(Stored data)
______________________________
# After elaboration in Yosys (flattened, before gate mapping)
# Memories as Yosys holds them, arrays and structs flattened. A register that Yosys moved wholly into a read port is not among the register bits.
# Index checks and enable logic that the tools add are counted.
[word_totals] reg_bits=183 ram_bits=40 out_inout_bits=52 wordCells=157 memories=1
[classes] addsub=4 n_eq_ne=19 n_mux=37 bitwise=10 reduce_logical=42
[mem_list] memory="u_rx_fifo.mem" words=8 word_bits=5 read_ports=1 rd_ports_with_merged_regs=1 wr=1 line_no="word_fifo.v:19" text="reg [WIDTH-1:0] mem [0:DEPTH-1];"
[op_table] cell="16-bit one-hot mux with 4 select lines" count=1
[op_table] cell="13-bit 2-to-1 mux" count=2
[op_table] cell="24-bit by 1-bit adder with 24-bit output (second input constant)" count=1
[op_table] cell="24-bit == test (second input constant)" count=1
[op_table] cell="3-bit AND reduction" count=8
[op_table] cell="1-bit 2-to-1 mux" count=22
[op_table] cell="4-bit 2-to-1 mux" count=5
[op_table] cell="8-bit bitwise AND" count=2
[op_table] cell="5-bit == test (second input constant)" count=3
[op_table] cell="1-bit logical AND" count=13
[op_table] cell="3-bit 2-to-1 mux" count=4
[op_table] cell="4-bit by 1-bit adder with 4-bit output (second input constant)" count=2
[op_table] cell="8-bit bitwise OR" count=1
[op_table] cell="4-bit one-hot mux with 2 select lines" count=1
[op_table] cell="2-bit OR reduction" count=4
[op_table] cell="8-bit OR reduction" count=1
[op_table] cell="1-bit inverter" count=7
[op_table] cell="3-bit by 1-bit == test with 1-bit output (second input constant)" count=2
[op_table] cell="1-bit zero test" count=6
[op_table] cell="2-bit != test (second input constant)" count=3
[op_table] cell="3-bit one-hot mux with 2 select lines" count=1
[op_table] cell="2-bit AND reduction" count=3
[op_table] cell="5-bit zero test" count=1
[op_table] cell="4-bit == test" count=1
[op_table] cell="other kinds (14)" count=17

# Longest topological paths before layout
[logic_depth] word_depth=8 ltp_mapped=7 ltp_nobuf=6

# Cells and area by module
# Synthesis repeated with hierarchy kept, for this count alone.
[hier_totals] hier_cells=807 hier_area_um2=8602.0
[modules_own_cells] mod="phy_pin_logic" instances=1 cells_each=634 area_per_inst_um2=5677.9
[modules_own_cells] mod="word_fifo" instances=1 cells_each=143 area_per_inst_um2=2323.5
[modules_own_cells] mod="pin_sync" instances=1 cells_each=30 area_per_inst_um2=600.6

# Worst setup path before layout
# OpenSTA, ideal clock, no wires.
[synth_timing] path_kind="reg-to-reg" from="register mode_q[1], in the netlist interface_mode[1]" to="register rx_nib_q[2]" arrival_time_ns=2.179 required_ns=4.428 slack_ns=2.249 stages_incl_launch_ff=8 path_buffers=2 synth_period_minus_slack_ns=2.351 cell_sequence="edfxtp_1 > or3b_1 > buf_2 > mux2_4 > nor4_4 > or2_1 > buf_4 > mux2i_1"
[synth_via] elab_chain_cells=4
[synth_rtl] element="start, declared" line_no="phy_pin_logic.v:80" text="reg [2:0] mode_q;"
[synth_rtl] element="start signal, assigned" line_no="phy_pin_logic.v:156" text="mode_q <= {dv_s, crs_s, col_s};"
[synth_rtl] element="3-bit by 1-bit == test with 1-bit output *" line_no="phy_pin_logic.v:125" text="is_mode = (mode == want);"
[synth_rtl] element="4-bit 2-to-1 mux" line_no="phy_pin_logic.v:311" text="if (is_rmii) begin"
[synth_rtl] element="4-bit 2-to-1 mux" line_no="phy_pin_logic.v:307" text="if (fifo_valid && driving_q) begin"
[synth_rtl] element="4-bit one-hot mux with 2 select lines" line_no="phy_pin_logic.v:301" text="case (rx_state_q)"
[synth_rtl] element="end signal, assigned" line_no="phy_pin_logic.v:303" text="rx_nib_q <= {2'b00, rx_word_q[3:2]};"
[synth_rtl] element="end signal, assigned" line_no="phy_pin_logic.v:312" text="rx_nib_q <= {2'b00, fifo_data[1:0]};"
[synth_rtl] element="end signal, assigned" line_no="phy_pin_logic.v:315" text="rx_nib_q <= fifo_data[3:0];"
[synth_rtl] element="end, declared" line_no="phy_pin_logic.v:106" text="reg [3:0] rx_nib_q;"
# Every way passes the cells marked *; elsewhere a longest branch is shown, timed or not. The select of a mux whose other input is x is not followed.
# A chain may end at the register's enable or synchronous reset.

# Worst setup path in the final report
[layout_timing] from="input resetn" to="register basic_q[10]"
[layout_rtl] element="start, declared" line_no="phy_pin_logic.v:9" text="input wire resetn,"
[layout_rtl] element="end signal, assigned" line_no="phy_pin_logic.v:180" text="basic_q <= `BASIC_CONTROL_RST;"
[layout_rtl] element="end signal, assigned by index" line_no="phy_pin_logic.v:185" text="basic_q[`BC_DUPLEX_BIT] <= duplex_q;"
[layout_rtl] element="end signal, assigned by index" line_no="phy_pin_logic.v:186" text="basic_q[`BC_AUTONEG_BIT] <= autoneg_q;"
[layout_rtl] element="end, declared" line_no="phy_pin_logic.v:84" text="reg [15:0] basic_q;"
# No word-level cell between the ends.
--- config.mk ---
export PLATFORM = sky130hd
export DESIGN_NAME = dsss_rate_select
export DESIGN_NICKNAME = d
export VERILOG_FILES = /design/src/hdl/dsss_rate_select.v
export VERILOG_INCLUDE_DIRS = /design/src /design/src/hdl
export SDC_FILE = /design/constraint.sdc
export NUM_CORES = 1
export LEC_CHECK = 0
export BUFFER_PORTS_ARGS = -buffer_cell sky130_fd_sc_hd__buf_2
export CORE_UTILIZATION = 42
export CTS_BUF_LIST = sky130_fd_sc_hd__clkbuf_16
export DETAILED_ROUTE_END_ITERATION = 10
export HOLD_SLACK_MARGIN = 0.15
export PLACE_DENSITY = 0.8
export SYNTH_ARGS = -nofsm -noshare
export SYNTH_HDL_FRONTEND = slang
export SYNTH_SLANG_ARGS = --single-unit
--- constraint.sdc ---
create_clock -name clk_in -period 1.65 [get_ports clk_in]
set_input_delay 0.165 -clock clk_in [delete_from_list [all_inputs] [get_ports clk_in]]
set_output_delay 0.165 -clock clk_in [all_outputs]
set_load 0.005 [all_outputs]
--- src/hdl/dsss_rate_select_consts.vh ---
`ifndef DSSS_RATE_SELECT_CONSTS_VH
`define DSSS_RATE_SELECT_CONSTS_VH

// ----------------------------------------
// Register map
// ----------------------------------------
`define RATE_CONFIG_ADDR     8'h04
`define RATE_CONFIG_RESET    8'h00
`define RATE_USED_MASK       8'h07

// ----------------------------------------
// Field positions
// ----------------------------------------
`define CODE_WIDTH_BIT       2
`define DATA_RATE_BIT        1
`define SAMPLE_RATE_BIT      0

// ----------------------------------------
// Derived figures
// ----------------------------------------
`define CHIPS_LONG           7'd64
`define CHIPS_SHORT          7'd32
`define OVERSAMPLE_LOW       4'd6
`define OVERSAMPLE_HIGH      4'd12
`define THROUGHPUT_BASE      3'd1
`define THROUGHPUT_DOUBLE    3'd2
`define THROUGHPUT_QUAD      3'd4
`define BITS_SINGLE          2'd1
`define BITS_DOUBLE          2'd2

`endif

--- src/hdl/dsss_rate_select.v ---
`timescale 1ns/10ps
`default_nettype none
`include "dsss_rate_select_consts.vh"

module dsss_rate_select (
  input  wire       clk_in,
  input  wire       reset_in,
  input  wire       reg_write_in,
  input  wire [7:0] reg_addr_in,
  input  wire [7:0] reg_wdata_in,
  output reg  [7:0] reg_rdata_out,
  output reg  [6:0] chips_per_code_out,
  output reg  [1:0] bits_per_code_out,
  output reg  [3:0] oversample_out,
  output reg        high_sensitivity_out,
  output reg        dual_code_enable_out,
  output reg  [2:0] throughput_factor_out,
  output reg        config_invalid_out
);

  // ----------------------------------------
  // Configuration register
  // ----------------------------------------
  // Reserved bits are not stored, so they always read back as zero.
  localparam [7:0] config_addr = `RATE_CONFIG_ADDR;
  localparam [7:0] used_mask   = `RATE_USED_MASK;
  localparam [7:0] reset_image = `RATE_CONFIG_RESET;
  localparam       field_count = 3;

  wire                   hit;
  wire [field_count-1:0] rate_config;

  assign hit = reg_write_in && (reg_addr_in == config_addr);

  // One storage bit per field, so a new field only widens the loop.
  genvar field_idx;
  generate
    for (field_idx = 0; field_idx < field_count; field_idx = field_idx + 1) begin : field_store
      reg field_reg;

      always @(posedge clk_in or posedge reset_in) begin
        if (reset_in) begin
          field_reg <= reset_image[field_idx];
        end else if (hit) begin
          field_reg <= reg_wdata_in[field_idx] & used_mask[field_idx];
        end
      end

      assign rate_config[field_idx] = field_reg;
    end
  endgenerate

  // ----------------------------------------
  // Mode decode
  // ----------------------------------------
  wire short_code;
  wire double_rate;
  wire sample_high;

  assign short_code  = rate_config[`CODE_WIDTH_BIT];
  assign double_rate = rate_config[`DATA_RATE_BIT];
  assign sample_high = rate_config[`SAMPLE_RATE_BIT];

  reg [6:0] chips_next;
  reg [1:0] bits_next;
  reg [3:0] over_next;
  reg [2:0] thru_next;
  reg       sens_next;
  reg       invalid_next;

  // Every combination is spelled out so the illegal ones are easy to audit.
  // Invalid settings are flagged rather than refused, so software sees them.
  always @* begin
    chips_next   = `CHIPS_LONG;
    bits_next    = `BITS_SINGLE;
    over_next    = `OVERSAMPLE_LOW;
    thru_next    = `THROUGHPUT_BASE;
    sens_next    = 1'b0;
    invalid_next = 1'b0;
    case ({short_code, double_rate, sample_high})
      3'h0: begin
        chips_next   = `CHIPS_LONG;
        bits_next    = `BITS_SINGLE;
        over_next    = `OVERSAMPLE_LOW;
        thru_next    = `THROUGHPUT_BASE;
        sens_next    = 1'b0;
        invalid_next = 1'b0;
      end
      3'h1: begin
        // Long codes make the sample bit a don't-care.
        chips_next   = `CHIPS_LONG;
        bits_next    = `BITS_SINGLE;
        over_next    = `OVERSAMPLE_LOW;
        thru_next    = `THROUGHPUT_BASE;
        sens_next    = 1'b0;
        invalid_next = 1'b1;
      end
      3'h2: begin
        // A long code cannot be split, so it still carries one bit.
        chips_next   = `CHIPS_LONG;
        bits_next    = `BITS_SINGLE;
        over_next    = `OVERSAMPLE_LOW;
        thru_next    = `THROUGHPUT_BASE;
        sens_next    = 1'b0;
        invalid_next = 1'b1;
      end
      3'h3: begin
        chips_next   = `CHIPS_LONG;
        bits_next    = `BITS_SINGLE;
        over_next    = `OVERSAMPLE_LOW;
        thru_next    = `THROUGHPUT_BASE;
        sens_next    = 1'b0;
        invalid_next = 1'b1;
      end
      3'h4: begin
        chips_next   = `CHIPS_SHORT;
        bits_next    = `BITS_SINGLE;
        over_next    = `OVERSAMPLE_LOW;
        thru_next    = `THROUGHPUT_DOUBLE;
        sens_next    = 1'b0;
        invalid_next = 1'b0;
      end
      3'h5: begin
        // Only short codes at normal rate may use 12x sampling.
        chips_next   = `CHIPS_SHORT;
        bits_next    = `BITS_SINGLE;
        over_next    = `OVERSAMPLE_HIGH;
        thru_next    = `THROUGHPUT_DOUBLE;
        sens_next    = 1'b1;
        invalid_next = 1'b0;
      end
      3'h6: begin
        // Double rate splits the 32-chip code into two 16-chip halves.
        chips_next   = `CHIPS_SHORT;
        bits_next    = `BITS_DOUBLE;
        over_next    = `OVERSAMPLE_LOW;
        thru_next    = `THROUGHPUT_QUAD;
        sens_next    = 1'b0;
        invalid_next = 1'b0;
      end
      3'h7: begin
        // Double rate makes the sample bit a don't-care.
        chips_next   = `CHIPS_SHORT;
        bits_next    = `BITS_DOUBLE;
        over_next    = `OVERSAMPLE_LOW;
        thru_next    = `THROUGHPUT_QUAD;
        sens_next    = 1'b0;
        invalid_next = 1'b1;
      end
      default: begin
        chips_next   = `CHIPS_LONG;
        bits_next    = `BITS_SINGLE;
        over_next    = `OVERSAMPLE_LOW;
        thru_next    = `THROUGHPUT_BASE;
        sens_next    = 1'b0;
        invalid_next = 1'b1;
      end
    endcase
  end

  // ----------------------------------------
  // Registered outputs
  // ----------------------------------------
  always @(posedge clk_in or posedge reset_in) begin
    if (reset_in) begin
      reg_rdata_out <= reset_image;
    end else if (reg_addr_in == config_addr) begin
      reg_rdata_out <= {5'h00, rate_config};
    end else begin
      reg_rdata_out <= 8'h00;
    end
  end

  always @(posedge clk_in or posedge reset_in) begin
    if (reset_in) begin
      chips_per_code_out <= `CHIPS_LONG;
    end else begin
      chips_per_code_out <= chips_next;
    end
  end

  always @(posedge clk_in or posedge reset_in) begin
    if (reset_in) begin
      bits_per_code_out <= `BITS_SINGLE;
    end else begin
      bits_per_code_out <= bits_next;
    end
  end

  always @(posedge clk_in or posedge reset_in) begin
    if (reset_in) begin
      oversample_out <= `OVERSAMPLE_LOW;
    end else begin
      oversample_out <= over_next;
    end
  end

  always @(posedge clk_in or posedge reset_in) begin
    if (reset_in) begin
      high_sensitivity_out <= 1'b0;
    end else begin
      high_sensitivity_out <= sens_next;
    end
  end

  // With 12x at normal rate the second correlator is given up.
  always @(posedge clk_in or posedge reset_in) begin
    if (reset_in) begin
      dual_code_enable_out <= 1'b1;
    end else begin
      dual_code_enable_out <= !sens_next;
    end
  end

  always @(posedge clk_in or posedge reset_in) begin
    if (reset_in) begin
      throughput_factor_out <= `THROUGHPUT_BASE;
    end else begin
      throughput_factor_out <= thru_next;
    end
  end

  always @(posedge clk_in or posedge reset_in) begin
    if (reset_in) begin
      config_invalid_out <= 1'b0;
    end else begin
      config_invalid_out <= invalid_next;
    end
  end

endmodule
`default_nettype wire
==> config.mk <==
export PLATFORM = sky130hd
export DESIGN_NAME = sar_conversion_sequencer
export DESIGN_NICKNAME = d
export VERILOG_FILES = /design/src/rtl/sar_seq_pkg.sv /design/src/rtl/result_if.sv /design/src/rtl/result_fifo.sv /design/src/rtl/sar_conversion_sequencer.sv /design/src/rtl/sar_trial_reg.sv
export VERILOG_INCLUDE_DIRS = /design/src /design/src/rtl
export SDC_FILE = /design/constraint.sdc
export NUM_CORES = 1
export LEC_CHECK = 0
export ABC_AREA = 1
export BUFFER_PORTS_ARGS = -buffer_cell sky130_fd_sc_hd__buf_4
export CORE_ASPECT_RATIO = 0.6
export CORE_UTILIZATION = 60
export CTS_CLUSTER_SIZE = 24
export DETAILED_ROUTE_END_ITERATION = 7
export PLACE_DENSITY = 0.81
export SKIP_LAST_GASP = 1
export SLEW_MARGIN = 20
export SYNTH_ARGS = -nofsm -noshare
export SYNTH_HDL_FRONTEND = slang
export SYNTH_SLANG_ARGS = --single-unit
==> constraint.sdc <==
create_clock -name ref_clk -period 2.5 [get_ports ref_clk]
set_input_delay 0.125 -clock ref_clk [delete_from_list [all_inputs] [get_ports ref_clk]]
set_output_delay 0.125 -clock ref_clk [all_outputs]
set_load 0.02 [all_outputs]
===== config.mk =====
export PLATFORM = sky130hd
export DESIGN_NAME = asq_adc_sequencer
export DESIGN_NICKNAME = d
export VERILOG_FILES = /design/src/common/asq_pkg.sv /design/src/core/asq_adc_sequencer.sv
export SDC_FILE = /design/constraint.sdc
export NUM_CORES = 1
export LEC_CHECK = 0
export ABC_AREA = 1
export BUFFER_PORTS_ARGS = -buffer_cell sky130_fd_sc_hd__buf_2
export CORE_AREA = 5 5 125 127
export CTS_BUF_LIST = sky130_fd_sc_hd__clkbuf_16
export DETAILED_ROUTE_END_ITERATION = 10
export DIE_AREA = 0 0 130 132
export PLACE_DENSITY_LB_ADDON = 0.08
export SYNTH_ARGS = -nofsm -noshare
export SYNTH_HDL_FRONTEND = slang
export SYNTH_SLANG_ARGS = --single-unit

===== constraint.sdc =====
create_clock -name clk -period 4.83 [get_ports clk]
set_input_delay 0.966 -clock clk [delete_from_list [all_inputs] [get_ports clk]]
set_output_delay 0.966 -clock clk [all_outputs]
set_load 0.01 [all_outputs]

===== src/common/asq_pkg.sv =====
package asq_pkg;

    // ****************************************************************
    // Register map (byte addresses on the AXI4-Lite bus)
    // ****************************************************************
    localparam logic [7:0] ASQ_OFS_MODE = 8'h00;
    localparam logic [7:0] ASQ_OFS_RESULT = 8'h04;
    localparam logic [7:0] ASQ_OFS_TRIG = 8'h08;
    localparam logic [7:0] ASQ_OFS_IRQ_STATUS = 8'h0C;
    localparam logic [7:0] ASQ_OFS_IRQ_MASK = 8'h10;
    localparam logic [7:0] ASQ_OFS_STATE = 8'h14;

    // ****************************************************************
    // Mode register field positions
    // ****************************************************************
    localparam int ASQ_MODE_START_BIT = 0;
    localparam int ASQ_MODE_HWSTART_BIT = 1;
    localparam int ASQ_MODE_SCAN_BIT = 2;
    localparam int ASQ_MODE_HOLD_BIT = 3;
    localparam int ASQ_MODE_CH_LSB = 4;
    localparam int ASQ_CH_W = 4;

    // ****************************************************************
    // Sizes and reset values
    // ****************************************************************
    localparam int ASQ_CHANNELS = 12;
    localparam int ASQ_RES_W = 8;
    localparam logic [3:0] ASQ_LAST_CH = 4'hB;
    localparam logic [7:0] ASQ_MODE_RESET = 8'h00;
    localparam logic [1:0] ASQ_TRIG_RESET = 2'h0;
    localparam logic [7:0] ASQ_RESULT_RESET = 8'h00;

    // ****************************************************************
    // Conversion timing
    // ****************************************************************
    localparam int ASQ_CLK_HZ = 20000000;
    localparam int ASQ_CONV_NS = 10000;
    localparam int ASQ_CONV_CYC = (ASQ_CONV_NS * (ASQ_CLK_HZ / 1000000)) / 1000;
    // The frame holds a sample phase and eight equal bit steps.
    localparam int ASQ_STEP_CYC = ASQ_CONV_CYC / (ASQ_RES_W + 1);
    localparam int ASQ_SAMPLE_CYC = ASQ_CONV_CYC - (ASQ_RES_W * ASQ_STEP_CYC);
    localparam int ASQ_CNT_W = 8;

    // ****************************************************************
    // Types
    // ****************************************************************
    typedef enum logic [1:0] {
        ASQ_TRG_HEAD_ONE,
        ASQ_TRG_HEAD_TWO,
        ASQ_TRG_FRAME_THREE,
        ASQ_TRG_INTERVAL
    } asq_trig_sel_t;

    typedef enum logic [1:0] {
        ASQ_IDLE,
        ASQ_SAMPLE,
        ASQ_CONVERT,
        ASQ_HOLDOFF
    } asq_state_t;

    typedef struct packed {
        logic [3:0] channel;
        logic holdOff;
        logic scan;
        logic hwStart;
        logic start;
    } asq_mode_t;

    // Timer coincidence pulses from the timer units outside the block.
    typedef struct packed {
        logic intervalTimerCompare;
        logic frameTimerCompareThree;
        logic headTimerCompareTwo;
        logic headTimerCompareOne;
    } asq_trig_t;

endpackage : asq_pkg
______________________________
● **Task requirements**: Every line above that holds "test" should be copied out.

● **Answer section**:
[op_table] cell="24-bit == test (second input constant)" count=1
[op_table] cell="5-bit == test (second input constant)" count=3
[op_table] cell="3-bit by 1-bit == test with 1-bit output (second input constant)" count=2
[op_table] cell="1-bit zero test" count=6
[op_table] cell="2-bit != test (second input constant)" count=3
[op_table] cell="5-bit zero test" count=1
[op_table] cell="4-bit == test" count=1
[synth_rtl] element="3-bit by 1-bit == test with 1-bit output *" line_no="phy_pin_logic.v:125" text="is_mode = (mode == want);"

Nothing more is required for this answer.